# AIM OF THE EXERCISE
Among the entries below, please show each line that carries the word "flops".

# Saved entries
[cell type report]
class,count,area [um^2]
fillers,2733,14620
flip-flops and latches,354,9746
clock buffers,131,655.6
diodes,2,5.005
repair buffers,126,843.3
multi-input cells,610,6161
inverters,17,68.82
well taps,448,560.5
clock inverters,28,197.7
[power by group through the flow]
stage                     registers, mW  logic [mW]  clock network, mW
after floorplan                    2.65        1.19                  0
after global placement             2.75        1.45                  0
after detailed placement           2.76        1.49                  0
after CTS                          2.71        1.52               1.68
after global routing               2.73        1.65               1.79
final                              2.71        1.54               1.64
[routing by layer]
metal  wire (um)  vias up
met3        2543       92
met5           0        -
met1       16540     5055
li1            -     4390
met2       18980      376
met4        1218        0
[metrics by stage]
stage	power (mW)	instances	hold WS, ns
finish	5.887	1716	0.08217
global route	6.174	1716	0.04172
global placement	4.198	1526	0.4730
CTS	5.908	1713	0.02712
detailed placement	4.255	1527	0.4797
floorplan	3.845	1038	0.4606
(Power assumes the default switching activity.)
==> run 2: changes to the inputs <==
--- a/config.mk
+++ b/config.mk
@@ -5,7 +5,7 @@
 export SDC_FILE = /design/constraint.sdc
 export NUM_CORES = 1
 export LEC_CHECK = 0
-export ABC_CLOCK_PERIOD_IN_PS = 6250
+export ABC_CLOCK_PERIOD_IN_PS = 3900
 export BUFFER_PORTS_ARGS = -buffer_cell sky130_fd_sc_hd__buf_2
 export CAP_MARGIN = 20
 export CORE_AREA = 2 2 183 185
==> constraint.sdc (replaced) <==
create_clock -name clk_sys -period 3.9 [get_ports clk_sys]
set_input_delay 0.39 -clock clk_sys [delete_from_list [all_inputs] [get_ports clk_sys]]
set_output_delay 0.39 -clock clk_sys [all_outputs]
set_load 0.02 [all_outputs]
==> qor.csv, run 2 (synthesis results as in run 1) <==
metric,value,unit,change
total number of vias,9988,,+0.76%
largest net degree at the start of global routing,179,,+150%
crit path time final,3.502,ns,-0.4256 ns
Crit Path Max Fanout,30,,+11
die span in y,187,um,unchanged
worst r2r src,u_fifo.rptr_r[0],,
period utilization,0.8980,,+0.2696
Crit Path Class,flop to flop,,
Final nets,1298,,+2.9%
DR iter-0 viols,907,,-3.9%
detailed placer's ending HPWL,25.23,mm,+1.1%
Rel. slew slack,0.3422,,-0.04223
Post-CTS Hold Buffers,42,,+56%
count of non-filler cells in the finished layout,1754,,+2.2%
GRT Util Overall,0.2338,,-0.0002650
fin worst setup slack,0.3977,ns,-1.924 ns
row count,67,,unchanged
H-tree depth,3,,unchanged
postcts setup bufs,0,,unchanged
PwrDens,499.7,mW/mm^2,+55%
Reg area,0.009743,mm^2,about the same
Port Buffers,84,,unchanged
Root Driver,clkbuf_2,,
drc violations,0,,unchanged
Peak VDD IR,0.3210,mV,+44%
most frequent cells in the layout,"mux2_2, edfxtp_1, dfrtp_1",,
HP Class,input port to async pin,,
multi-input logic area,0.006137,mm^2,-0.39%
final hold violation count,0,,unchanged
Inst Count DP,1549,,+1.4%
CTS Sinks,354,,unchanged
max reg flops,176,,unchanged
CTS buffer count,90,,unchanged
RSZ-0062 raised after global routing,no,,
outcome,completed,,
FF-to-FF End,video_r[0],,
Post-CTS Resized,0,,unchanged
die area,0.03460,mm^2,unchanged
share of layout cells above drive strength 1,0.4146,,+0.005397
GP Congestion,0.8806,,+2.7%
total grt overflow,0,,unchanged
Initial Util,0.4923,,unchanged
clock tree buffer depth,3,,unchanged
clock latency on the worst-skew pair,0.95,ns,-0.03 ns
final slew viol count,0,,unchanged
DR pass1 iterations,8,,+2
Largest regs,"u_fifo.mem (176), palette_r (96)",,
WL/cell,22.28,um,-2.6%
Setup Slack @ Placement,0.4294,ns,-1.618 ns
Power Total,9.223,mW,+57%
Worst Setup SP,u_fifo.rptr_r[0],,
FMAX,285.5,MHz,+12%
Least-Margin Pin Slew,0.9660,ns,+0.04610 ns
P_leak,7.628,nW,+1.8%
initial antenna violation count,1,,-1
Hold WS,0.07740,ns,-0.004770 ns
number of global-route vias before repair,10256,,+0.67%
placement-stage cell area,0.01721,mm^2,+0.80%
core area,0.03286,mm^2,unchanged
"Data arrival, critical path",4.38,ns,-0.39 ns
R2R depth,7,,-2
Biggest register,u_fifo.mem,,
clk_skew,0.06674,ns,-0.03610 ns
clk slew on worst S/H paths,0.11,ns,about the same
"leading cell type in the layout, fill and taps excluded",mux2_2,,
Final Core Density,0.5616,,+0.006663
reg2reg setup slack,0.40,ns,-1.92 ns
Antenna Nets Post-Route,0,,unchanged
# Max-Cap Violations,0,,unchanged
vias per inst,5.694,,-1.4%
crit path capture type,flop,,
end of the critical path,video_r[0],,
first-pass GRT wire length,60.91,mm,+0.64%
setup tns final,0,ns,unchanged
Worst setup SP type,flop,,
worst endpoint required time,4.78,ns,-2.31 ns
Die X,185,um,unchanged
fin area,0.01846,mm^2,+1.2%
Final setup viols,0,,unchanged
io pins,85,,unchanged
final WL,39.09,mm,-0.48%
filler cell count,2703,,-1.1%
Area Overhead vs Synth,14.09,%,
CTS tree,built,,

# TASK RESPONSE
flip-flops and latches,354,9746
max reg flops,176,,unchanged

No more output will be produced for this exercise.